(PROMPT) Return verbatim every line from the first line of the data below to the line that contains "Memory list", inclusive, and no further.

(SUPPLIED INFORMATION)
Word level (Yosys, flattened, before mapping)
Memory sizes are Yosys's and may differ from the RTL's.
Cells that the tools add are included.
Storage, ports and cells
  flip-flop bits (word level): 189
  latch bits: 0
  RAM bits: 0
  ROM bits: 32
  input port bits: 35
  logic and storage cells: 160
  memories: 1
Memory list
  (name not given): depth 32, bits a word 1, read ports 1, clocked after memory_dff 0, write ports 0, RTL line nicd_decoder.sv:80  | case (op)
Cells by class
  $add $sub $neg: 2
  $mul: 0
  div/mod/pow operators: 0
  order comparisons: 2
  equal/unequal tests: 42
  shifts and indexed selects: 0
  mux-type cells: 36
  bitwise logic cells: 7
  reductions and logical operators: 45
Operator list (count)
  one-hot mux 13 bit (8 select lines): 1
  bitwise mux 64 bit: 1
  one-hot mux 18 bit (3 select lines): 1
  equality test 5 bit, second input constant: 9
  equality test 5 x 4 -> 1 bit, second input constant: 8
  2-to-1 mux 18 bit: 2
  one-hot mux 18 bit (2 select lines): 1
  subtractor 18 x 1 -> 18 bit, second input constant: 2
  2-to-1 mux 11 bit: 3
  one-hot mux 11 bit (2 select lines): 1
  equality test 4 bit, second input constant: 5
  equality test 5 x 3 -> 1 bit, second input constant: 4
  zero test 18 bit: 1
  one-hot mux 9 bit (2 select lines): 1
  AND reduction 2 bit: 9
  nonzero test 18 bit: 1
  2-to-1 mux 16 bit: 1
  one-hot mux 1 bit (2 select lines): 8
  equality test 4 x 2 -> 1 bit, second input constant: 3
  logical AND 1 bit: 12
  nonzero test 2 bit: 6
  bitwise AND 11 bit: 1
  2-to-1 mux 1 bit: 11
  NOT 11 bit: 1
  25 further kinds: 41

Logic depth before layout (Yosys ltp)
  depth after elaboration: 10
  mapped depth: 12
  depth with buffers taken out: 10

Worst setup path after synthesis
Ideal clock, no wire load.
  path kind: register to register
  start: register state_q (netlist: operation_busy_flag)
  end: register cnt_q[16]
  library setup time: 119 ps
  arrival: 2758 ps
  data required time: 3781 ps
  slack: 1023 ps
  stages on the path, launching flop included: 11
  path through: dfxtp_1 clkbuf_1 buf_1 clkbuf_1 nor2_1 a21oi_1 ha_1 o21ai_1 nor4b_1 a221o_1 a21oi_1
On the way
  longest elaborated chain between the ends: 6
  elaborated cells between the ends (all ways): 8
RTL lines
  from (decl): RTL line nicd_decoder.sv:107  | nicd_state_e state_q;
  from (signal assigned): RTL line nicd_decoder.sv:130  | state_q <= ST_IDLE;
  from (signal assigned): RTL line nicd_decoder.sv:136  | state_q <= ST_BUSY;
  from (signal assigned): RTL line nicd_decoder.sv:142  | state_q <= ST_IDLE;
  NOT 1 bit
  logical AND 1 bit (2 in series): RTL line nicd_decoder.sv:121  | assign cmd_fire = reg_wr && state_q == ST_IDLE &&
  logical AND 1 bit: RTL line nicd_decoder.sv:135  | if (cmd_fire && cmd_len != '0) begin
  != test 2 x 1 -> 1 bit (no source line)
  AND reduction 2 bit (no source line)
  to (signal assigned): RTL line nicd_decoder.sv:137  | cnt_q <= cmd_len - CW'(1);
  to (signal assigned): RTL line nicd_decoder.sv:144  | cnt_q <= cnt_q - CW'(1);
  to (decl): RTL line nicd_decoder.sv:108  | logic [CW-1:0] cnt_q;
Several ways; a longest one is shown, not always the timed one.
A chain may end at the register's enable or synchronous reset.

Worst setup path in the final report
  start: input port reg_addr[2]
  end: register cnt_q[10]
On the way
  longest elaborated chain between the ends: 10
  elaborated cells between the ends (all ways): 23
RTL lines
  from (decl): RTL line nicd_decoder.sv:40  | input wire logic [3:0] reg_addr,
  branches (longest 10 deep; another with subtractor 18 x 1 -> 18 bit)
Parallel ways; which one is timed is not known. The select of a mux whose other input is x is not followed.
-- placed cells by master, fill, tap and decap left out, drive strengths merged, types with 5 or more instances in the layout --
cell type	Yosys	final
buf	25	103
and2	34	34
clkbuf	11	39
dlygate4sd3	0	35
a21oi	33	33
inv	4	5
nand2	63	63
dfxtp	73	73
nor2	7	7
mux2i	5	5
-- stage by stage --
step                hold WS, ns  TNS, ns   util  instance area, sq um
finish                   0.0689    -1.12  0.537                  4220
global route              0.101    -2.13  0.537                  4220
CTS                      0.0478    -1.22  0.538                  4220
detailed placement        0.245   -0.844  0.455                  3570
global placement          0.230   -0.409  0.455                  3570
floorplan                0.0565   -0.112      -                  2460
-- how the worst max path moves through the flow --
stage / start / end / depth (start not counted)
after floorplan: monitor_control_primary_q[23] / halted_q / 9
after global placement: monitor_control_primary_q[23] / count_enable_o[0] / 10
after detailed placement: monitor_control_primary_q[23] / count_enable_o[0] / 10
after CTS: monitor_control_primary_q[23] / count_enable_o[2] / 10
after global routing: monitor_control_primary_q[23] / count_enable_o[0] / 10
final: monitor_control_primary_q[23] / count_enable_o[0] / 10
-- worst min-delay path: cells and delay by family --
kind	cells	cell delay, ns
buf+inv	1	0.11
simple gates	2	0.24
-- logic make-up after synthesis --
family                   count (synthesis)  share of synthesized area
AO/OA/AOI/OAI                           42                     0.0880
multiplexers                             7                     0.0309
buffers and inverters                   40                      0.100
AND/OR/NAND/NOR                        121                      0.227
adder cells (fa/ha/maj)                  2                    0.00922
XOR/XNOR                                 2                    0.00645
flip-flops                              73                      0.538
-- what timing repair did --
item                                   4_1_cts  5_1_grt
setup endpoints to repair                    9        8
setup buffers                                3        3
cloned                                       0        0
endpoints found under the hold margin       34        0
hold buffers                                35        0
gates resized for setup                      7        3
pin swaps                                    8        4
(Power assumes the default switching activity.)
==> config.mk <==
export PLATFORM = sky130hd
export DESIGN_NAME = pds_phy_duplex_status
export DESIGN_NICKNAME = d
export VERILOG_FILES = /design/src/design/pds_pkg.sv /design/src/design/pds_phy_duplex_status.sv
export VERILOG_INCLUDE_DIRS = /design/src /design/src/design
export SDC_FILE = /design/constraint.sdc
export NUM_CORES = 1
export LEC_CHECK = 0
export BUFFER_PORTS_ARGS = -buffer_cell sky130_fd_sc_hd__clkbuf_2
export CAP_MARGIN = 20
export CORE_MARGIN = 10
export CORE_UTILIZATION = 39
export CTS_CLUSTER_SIZE = 30
export DETAILED_ROUTE_END_ITERATION = 16
export GPL_ROUTABILITY_DRIVEN = 0
export GPL_TIMING_DRIVEN = 1
export MAX_ROUTING_LAYER = met4
export PLACE_DENSITY = 0.65
export SETUP_SLACK_MARGIN = 0.2
export SYNTH_ARGS = -nofsm -noshare
export SYNTH_HDL_FRONTEND = slang
export SYNTH_SLANG_ARGS = --single-unit
==> constraint.sdc <==
create_clock -name clk -period 3.05 [get_ports clk]
set_clock_uncertainty 0.15 [all_clocks]
set_input_delay 0 -clock clk [delete_from_list [all_inputs] [get_ports clk]]
set_output_delay 0 -clock clk [all_outputs]
set_load 0.02 [all_outputs]
==> src/design/pds_regs.svh <==
`ifndef PDS_REGS_SVH
`define PDS_REGS_SVH

// ************************************************
// Register addresses
// ************************************************
`define PDS_CTRL_ADDR 5'h00
`define PDS_STAT_ADDR 5'h01

// ************************************************
// Control register fields
// ************************************************
`define PDS_CTRL_RESET 15
`define PDS_CTRL_LOOPBACK 14
`define PDS_CTRL_AN_EN 12
`define PDS_CTRL_DUPLEX 8
`define PDS_CTRL_COL_TEST 7
`define PDS_CTRL_RSVD_HI 6
`define PDS_CTRL_RSVD_LO 0

// ************************************************
// Status register fields
// ************************************************
`define PDS_STAT_T4 15
`define PDS_STAT_CAP_HI 14
`define PDS_STAT_CAP_LO 7
`define PDS_STAT_PRE_SUP 6
`define PDS_STAT_AN_CPLT 5
`define PDS_STAT_RFAULT 4
`define PDS_STAT_AN_ABLE 3
`define PDS_STAT_LINK 2
`define PDS_STAT_JABBER 1
`define PDS_STAT_EXT 0

// ************************************************
// Reset values
// ************************************************
`define PDS_CAP_RST 8'hf0
`define PDS_WORD_ZERO 16'h0000
`define PDS_LOOPBACK_DUPLEX 1'b1

// ************************************************
// Timing
// ************************************************
`define PDS_CLK_PERIOD_NS 5
`define PDS_BIT_TIME_NS 100
`define PDS_COL_ON_BITS 512
`define PDS_COL_OFF_BITS 4

`endif

==> src/design/pds_pkg.sv <==
package pds_pkg;

  typedef struct packed {
    logic valid;
    logic write;
    logic [4:0] addr;
    logic [15:0] wdata;
  } pds_mgmt_req_t;

  typedef struct packed {
    logic loopback;
    logic an_en;
    logic duplex;
    logic col_test;
    logic [7:0] cap;
    logic an_cplt;
    logic rfault;
    logic jabber;
    logic link;
    logic col;
    logic full_duplex;
    logic [15:0] rd_data;
    logic rd_valid;
  } pds_state_t;

endpackage

==> src/design/pds_phy_duplex_status.sv <==
`timescale 1ns/1ps
`include "pds_regs.svh"
// Functional notes
// - Hardware mode takes duplex from select pin
// - Duplex status shows active link duplex
// - Software mode: negotiated duplex used when negotiation enabled
// - Software mode: control bit picks duplex
// - Loopback ignores the duplex control bit
// - Collision test off: COL not following TXEN
// - Collision test works even in loopback
// - COL rises within 512 bit times
// - COL falls within 4 bit times
// - Reserved control bits read zero
// - Status register 16 bits, defaults on reset
// - Four-pair capability bit reads zero
// - Capability bits reset to 8'hf0, override writable
// - Override enable gates capability writes
// - Negotiation complete latches high until read
// - Remote fault latches high until read
// - Latched bit holds until register read
module pds_phy_duplex_status import pds_pkg::*; #(
  parameter int COL_ON_CYC =
    (`PDS_COL_ON_BITS * `PDS_BIT_TIME_NS) / `PDS_CLK_PERIOD_NS
) (
  // Clock and reset
  input wire logic clk,
  input wire logic rst_b,
  // Decoded management frames
  input wire pds_mgmt_req_t mgmt_req,
  output logic [15:0] rd_data,
  output logic rd_valid,
  // Configuration pins
  input wire logic config_source_pin,
  input wire logic duplex_select_pin,
  input wire logic auto_neg_select_pin,
  input wire logic override_writable_en,
  // Line side status
  input wire logic an_done,
  input wire logic an_full_duplex,
  input wire logic remote_fault_in,
  input wire logic link_up,
  input wire logic jabber_in,
  // MII collision path
  input wire logic txen,
  input wire logic col_detect,
  output logic col,
  // Mode outputs
  output logic full_duplex,
  output logic duplex_status,
  output logic loopback_en,
  output logic auto_neg_en
);

  localparam int COL_OFF_CYC =
    (`PDS_COL_OFF_BITS * `PDS_BIT_TIME_NS) / `PDS_CLK_PERIOD_NS;

  localparam pds_state_t RST_STATE = '{
    loopback: 1'b0, an_en: 1'b0, duplex: 1'b0, col_test: 1'b0,
    cap: `PDS_CAP_RST, an_cplt: 1'b0, rfault: 1'b0, jabber: 1'b0,
    link: 1'b0, col: 1'b0, full_duplex: 1'b0,
    rd_data: `PDS_WORD_ZERO, rd_valid: 1'b0};

  pds_state_t s_reg;
  pds_state_t s_next;
  logic an_active;
  logic rd_stat;
  logic wr_ctrl;
  logic wr_stat;

  // ************************************************
  // Register words
  // ************************************************
  function automatic logic [15:0] ctrl_word(input pds_state_t s);
    logic [15:0] w;
    w = `PDS_WORD_ZERO;
    w[`PDS_CTRL_LOOPBACK] = s.loopback;
    w[`PDS_CTRL_AN_EN] = s.an_en;
    w[`PDS_CTRL_DUPLEX] = s.duplex;
    w[`PDS_CTRL_COL_TEST] = s.col_test;
    return w;
  endfunction

  function automatic logic [15:0] stat_word(input pds_state_t s);
    logic [15:0] w;
    w = `PDS_WORD_ZERO;
    w[`PDS_STAT_T4] = 1'b0;
    w[`PDS_STAT_CAP_HI:`PDS_STAT_CAP_LO] = s.cap;
    w[`PDS_STAT_AN_CPLT] = s.an_cplt;
    w[`PDS_STAT_RFAULT] = s.rfault;
    w[`PDS_STAT_AN_ABLE] = 1'b1;
    w[`PDS_STAT_LINK] = s.link;
    w[`PDS_STAT_JABBER] = s.jabber;
    w[`PDS_STAT_EXT] = 1'b1;
    return w;
  endfunction

  // ************************************************
  // Next state
  // ************************************************
  assign an_active = config_source_pin ? s_reg.an_en : auto_neg_select_pin;
  assign rd_stat = mgmt_req.valid && !mgmt_req.write &&
    mgmt_req.addr == `PDS_STAT_ADDR;
  assign wr_ctrl = mgmt_req.valid && mgmt_req.write &&
    mgmt_req.addr == `PDS_CTRL_ADDR;
  assign wr_stat = mgmt_req.valid && mgmt_req.write &&
    mgmt_req.addr == `PDS_STAT_ADDR;

  always_comb begin
    s_next = s_reg;
    s_next.rd_valid = 1'b0;
    // Read answers carry the latched values before the read clears them
    if (mgmt_req.valid && !mgmt_req.write) begin
      s_next.rd_valid = 1'b1;
      case (mgmt_req.addr)
        `PDS_CTRL_ADDR: s_next.rd_data = ctrl_word(s_reg);
        `PDS_STAT_ADDR: s_next.rd_data = stat_word(s_reg);
        default: s_next.rd_data = `PDS_WORD_ZERO;
      endcase
    end
    // A new event in the read cycle wins over the clear
    s_next.an_cplt = (an_done && an_active) ||
      (s_reg.an_cplt && !rd_stat);
    s_next.rfault = remote_fault_in ||
      (s_reg.rfault && !rd_stat);
    s_next.jabber = jabber_in || (s_reg.jabber && !rd_stat);
    s_next.link = link_up && (s_reg.link || rd_stat);
    if (wr_ctrl) begin
      s_next.loopback = mgmt_req.wdata[`PDS_CTRL_LOOPBACK];
      s_next.an_en = mgmt_req.wdata[`PDS_CTRL_AN_EN];
      s_next.duplex = mgmt_req.wdata[`PDS_CTRL_DUPLEX];
      s_next.col_test = mgmt_req.wdata[`PDS_CTRL_COL_TEST];
    end
    if (wr_stat && override_writable_en) begin
      s_next.cap =
        mgmt_req.wdata[`PDS_STAT_CAP_HI:`PDS_STAT_CAP_LO];
    end
    // Duplex selection
    if (!config_source_pin) begin
      s_next.full_duplex = duplex_select_pin;
    end else if (s_reg.an_en) begin
      s_next.full_duplex = an_full_duplex;
    end else if (s_reg.loopback) begin
      s_next.full_duplex = `PDS_LOOPBACK_DUPLEX;
    end else begin
      s_next.full_duplex = s_reg.duplex;
    end
    // Collision test tracks TXEN one cycle late, far inside both limits
    if (s_reg.col_test) begin
      s_next.col = txen;
    end else begin
      s_next.col = col_detect && !s_reg.loopback;
    end
    // Soft reset self-clears: defaults load in one cycle
    if (wr_ctrl && mgmt_req.wdata[`PDS_CTRL_RESET]) begin
      s_next = RST_STATE;
    end
  end

  always_ff @(posedge clk or negedge rst_b) begin
    if (!rst_b) begin
      s_reg <= RST_STATE;
    end else begin
      s_reg <= s_next;
    end
  end

  assign rd_data = s_reg.rd_data;
  assign rd_valid = s_reg.rd_valid;
  assign col = s_reg.col;
  assign full_duplex = s_reg.full_duplex;
  assign duplex_status = s_reg.full_duplex;
  assign loopback_en = s_reg.loopback;
  assign auto_neg_en = an_active;

  localparam int COL_ON_BOUND = 2;
  localparam int COL_OFF_BOUND = 2;
endmodule

== After elaboration in Yosys (flattened, before gate mapping) ==
Index checks and enable logic that the tools add are counted.
Storage, ports and cells
  RAM bits: 0
  output and inout bits: 22
  register bits after elaboration: 35
  latch bits: 0
  memories kept: 0
  word-level logic and storage cells: 48
  memory bits (read-only): 0
Operators by class
  reduce and logical (&&, ||, !) cells: 24
  add/subtract/negate cells: 0
  mux-type cells: 10
  eq/ne operators: 1
  shifts and indexed selects: 0
  div/mod/pow operators: 0
  order comparisons: 0
  bitwise operators: 0
  multipliers: 0
Operators by type and width (count)
  2-to-1 mux 35 bit: 1
  one-hot mux 15 bit (2 select lines): 1
  2-to-1 mux 17 bit: 1
  logical AND 1 bit: 13
  2-to-1 mux 8 bit: 1
  nonzero test 2 bit: 3
  equality test 5 x 1 -> 1 bit, second input constant: 1
  logical NOT 5 bit: 1
  2-to-1 mux 1 bit: 5
  logical OR 1 bit: 4
  2-to-1 mux 4 bit: 1
  logical NOT 1 bit: 3

== Logic depth before layout (Yosys ltp) ==
  depth after elaboration: 7
  mapped depth: 5

== Worst setup path after synthesis ==
OpenSTA, ideal clock, no wires.
  kind: input to register
  from: in mgmt_req[17] in the netlist's numbering
  to: reg s_reg, in the netlist loopback_en
  cell stages on the path: 3
  buffers on the path: 0
  data arrival time: 1.286 ns
  data required time: 2.775 ns
  slack: 1.490 ns
  path through: or4_4 nor3_1 mux2_2
Between the ends
  longest elaborated chain between the ends: 4
RTL lines
  from (decl): RTL line pds_phy_duplex_status.sv:29  | input wire pds_mgmt_req_t mgmt_req,
  logical NOT 5 bit (*)
  logical AND 1 bit (no line) (*)
  logical AND 1 bit: RTL line pds_phy_duplex_status.sv:154  | if (wr_ctrl && mgmt_req.wdata[`PDS_CTRL_RESET]) begin
  2-to-1 mux 35 bit / nonzero test 2 bit (equally long branches)
  to (signal assigned): RTL line pds_phy_duplex_status.sv:163  | s_reg <= s_next;
  to (decl): RTL line pds_phy_duplex_status.sv:63  | pds_state_t s_reg;
Mark *: on every way between the ends. The rest lies on a longest branch, timed or not.
A chain may end at the register's enable or synchronous reset.

==> flow_summary.toml <==
[synth]
synth_cell_types = 34
synth_seq_cells = 32
yosys_warnings = 0
ys_seq_area_frac = 0.546
syn_inst = 122
syn_avg_cell_area_sq_um = 12.1
syn_area_sq_um = 1480

[clock_tree]
cts_tree = "yes"
clk_pin_slew_ns = 0.06
clkLatencyLatePin_ns = 0.27
h-tree-depth = 2
clockBufferDepth = 2
cts_setup_buffers = 0
cts-root-buf = "clkbuf_8"
cts_hold_buf = 23
cts-resized-gates = 0
cts_sinks = 32
cts_made_buffers = 5

[floorplan]
initial_core_util = 0.403
row_count = 22
ioPinCount = 58
coreArea_sq_um = 3660
die_width_um = 81.5
fp.dieH_um = 81.5
die-area_sq_um = 6650

[place]
place_hpwl_um = 2690
io_buffers = 48

[setup_path]
reg2reg_slack_ns = 1.32
worstReg2RegEnd = "duplex_status"
crit_type = "in2reg"
critPathMaxFanout = 11
cp_data_required_time_ns = 3.05
end_kind = "flop"
crit_path_start_kind = "primary input"
r2r_cells = 3
worst_r2r_startpoint = "s_reg[33]"
worstPathArrival_ns = 2.17

[power]
power_frac_comb = 0.144
p_sw_frac = 0.233
worst_ir_drop_vdd_uv = 238
p_leak_nw = 0.958
finalPower_mw = 0.928
power-per-cell-area_nw_per_um2 = 473
pwr-share-seq = 0.514
p_sw_mw = 0.216
cell_internal_pwr_mw = 0.712
p_clk_frac = 0.343

[drt]
wl_per_cell_um = 14.9
drt_iter0_drc = 67
via_per_inst = 4.98
vias = 1151
ant_nets = 0
dr.pass1.iters = 4
drc_errors = 0
wl_um = 3450

[global_routing]
grtUsageTotal = 0.114
overflow = 0
grt_max_degree = 33
grt_pass1_wl_um = 5780
antenna_found_initial = 0
grt_pass1_vias = 1203

[final_layout]
area_growth_pct = 32.8
largest_reg_flops = 15
final_nets = 218
layout_commonest_cell = "clkbuf_2"
drive_gt1_frac = 0.372
fin_util = 0.536
num_antenna_cells = 0
final_cell_mix = "clkbuf_2, dfrtp_1, dlygate4sd3_1"
filler_cell_count = 337

[sta]
setup_viol = 0
tns_ns = 0
drv_slew = 0
finalHoldViolCount = 0
fmax_mhz = 462
tightest_slew_ns = 0.759
fin_crit_sh = 0.710
rsz0062_at_grt = "no"
period_minus_slack_ns = 2.17
max-slew-margin-rel = 0.494

[run_status]
status = "finished clean"

[min_path]
min-delay-path-class = "in2reg"
min_from = "auto_neg_select_pin"
hold_end = "s_reg[22]"
hold_path_depth = 4

[run]
maxCapViolCount = 0
-- worst max-delay path by stage --
| stage | startpoint | to | slack [ns] | cells after the start |
|---|---|---|---|---|
| finish | mgmt_req[18] | duplex_status | 0.88 | 6 |
| CTS | mgmt_req[18] | duplex_status | 0.91 | 6 |
| global placement | mgmt_req[17] | s_reg[33] | 1.20 | 4 |
| floorplan | mgmt_req[17] | loopback_en | 1.49 | 3 |
| global route | mgmt_req[18] | duplex_status | 0.80 | 6 |
| detailed placement | mgmt_req[17] | loopback_en | 1.08 | 4 |
-- worst max-delay path, stage by stage --
cell	delay, ns
dlygate4sd3_1	0.53
clkbuf_2	0.11
or4_4	0.50
nor3_2	0.39
a21oi_1	0.06
dlygate4sd3_1	0.57
-- final cells by class --
cell class | count | area [sq um] | share of cell area
tap | 48 | 60.1 | 0.0306
multi-input combinational | 68 | 515 | 0.263
inverter | 3 | 11.3 | 0.00574
timing repair buffer | 72 | 478 | 0.244
clock buffer | 8 | 90.1 | 0.0459
sequential | 32 | 806 | 0.411
-- cell families after synthesis --
family | Yosys count | share of synthesized area
buf+inv | 23 | 0.108
simple gates | 23 | 0.100
mux | 9 | 0.0653
other cells | 1 | 0.00254
compound gates | 34 | 0.179
flops | 32 | 0.546
-- power groups by stage --
stage	clock network [mW]	registers (mW)	logic, mW
floorplan	0	0.485	0.0639
global placement	0	0.482	0.105
detailed placement	0	0.484	0.109
CTS	0.330	0.476	0.134
global route	0.355	0.480	0.148
finish	0.318	0.477	0.133
-- cells in the mapped netlist --
cell type	n	area share
a41oi_1	1	0.0059
nor2_2	1	0.0042
nor2_1	1	0.0025
conb_1	1	0.0025
a22o_1	12	0.071
nor3_2	1	0.0068
mux2_2	5	0.038
nor3b_1	1	0.0051
a21o_1	1	0.0051
nor4_1	1	0.0042
clkbuf_1	1	0.0025
buf_6	1	0.0076
nor2b_1	5	0.021
o22a_1	4	0.024
inv_1	3	0.0076
a211oi_1	1	0.0051
buf_4	17	0.086
a21oi_1	5	0.017
or4_4	1	0.0076
nand2_1	4	0.010
o2bb2ai_1	4	0.024
nand2b_1	3	0.013
o311ai_0	1	0.0059
a211o_1	1	0.0059
dfstp_2	4	0.071
or3_4	1	0.0076
o21ai_0	3	0.010
dfrtp_1	28	0.47
nor3_1	2	0.0068
nand3b_1	1	0.0051
mux2i_1	4	0.027
buf_2	1	0.0034
o21bai_1	1	0.0051
and3b_1	1	0.0059
-- through the flow --
stage               hold slack, ns  setup WS, ns  instances  instance area, sq um
floorplan                   -0.446          1.49        123                  1480
global placement           -0.0534          1.20        199                  1630
finish                      0.0242         0.884        231                  1960
global route                0.0322         0.805        231                  1960
CTS                         0.0211         0.911        230                  1950
detailed placement         -0.0410          1.08        199                  1630
-- metal layers --
layer / part of all wire / GRT usage / up-vias
met5: 0 / - / -
met4: 0.0055 / 0.0208 / 0
met3: 0.11 / 0.0557 / 4
met2: 0.46 / 0.177 / 41
met1: 0.42 / 0.132 / 559
li1: - / - / 547
No activity file was read; power rests on OpenSTA's default activity.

(EXERCISE RESPONSE)
Word level (Yosys, flattened, before mapping)
Memory sizes are Yosys's and may differ from the RTL's.
Cells that the tools add are included.
Storage, ports and cells
  flip-flop bits (word level): 189
  latch bits: 0
  RAM bits: 0
  ROM bits: 32
  input port bits: 35
  logic and storage cells: 160
  memories: 1
Memory list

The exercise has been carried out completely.